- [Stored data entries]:
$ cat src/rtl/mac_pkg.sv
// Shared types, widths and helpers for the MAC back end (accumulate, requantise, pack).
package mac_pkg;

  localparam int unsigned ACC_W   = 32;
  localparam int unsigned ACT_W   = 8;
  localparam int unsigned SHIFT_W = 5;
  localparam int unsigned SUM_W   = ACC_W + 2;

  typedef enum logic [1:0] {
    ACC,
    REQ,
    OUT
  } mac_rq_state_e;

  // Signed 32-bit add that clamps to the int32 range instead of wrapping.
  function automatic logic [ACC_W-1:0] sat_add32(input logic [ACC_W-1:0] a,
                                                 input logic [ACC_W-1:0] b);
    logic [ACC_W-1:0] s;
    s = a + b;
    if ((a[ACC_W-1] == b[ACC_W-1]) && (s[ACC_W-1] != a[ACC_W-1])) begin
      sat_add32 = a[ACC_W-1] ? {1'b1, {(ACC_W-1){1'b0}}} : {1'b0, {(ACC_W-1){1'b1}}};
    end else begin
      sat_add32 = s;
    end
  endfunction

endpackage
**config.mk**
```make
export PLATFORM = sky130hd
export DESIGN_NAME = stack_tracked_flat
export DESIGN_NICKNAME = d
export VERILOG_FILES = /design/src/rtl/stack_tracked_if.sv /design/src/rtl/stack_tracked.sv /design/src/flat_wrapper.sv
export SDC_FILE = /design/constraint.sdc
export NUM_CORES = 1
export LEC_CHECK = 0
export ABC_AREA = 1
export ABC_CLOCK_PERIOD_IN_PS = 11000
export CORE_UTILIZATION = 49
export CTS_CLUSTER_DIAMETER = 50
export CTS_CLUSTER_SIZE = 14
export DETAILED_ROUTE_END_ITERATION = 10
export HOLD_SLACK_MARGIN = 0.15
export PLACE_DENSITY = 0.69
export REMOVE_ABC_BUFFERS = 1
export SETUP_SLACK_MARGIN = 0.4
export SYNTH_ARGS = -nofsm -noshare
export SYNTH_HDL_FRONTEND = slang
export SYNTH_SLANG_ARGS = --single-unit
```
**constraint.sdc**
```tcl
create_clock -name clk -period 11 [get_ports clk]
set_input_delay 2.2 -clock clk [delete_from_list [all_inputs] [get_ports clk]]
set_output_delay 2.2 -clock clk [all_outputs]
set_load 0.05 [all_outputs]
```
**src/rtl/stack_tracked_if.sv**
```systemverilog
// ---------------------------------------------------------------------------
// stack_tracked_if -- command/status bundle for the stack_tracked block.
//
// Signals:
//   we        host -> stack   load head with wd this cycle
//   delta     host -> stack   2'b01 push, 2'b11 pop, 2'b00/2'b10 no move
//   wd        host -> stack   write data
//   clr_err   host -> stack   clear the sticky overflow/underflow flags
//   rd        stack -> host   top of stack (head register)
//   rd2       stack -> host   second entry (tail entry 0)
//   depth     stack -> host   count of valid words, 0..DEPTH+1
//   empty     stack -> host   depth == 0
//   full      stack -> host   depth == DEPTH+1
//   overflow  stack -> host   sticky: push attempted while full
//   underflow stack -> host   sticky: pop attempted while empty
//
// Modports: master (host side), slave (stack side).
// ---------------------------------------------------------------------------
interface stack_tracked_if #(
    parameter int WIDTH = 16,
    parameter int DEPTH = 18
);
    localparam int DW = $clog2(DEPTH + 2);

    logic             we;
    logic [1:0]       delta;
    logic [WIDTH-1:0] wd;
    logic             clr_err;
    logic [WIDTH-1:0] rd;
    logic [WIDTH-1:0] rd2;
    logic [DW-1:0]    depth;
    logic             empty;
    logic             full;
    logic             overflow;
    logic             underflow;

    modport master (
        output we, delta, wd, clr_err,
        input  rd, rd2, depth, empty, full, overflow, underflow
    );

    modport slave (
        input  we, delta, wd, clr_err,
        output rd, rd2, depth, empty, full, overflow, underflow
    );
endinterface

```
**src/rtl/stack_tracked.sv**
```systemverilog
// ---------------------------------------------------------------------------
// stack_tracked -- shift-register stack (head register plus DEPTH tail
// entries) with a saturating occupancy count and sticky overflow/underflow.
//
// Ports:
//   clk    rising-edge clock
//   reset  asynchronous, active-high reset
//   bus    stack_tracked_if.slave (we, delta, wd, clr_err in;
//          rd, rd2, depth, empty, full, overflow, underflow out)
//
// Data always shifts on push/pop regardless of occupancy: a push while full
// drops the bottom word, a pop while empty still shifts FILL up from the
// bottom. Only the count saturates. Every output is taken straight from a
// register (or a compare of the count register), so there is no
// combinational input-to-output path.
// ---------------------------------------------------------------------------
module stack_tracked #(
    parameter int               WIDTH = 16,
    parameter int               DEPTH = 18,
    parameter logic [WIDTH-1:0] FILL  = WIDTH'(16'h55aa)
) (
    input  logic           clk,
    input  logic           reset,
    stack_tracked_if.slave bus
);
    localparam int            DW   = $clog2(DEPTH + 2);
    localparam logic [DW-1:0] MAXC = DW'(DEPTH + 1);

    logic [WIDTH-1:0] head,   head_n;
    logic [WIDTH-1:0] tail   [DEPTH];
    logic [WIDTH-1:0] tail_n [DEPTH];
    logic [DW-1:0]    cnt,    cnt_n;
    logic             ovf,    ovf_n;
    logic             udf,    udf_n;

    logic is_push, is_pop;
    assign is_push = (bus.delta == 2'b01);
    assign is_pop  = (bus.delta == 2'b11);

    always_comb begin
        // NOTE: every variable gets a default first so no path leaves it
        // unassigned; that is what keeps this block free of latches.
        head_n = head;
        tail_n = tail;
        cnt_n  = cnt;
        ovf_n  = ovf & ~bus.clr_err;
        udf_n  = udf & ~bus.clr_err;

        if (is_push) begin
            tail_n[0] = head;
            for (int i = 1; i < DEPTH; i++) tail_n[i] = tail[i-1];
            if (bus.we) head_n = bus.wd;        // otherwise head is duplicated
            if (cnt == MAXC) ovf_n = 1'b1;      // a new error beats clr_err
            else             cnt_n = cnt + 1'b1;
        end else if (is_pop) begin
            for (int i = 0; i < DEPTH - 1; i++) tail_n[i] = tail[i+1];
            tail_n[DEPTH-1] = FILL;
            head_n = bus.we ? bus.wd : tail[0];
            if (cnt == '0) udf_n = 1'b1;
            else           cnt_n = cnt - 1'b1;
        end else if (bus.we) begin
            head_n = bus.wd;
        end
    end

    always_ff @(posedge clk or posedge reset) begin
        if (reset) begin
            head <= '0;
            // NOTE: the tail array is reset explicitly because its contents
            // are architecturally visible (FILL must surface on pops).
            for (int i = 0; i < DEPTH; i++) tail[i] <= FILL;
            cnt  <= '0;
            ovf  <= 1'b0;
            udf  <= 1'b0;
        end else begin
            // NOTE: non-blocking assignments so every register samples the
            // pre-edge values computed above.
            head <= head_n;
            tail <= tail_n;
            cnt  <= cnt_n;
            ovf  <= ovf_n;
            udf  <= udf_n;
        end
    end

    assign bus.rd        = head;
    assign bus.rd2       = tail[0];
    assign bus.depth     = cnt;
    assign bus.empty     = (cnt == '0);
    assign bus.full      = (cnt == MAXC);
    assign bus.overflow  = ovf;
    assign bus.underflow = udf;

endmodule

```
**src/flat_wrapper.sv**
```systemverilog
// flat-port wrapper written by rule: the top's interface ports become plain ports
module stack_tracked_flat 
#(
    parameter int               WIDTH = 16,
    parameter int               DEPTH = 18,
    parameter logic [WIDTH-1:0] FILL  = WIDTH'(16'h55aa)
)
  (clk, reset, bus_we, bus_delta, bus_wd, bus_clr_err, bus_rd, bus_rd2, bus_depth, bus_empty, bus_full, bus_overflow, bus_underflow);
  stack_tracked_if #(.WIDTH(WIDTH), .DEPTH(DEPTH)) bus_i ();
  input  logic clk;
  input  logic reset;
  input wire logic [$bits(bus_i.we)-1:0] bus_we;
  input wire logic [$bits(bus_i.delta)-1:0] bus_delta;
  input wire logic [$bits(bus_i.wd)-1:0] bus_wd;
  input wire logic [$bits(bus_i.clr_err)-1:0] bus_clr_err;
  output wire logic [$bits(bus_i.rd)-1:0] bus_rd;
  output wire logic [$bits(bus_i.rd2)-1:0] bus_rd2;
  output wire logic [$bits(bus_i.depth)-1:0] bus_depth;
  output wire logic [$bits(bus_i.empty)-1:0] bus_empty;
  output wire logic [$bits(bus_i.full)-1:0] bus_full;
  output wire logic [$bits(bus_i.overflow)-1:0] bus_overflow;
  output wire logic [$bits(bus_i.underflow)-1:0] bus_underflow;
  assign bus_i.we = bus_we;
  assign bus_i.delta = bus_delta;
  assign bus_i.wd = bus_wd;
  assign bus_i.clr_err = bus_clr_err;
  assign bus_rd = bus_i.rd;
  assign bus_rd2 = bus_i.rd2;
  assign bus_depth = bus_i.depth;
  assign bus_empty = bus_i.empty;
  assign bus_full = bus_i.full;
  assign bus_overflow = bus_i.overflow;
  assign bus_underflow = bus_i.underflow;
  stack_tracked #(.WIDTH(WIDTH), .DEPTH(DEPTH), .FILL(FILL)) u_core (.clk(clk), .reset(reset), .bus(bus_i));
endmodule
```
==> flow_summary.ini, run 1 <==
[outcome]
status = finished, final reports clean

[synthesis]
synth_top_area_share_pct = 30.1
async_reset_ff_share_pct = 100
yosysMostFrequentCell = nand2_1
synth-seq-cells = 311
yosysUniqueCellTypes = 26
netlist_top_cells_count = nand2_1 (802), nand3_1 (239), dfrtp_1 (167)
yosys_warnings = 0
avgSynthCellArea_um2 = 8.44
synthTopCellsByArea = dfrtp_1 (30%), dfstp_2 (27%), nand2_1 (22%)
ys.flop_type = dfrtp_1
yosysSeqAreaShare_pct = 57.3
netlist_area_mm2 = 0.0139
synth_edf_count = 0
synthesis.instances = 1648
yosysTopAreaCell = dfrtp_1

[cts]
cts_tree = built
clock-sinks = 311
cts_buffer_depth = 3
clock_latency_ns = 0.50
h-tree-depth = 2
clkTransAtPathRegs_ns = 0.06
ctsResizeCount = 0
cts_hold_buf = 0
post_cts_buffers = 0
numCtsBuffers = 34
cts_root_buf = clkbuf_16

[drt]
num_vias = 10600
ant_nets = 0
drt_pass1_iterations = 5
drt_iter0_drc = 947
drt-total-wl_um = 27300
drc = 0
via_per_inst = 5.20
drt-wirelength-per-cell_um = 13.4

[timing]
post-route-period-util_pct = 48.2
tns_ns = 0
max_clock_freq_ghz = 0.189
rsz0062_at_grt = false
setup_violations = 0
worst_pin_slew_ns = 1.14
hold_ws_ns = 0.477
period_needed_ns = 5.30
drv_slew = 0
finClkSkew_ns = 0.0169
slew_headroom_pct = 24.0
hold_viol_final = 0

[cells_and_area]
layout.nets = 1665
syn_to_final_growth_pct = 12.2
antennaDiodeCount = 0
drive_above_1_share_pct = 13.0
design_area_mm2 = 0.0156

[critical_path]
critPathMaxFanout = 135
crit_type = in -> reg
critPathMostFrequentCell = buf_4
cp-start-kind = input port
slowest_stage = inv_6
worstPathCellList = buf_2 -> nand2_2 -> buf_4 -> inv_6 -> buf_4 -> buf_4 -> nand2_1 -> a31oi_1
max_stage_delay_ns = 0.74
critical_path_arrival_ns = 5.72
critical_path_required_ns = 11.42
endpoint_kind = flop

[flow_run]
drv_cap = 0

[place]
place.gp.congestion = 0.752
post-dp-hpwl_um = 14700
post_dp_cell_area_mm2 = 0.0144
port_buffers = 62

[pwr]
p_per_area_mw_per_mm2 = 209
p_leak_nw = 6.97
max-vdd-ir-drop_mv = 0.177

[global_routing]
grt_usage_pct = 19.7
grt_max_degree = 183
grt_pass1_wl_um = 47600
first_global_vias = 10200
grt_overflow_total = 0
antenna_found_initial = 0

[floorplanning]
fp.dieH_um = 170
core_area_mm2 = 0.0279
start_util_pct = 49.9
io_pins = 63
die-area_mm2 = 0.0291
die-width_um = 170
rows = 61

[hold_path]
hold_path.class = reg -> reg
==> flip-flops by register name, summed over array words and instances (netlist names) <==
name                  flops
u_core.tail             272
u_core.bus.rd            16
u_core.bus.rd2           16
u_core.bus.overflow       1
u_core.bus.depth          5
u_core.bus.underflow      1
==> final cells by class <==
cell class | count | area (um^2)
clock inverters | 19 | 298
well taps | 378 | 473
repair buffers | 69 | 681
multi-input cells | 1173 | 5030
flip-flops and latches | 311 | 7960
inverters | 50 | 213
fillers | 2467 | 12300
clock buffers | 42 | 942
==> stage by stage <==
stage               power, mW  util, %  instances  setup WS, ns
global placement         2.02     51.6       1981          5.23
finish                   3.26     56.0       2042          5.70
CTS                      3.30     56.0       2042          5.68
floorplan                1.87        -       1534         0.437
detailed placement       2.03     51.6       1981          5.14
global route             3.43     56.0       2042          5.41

- [What you will do]: Counting only lines that contain the string "shifts", how many are there in the data above? Give the number alone.

- [Exercise answer]: 2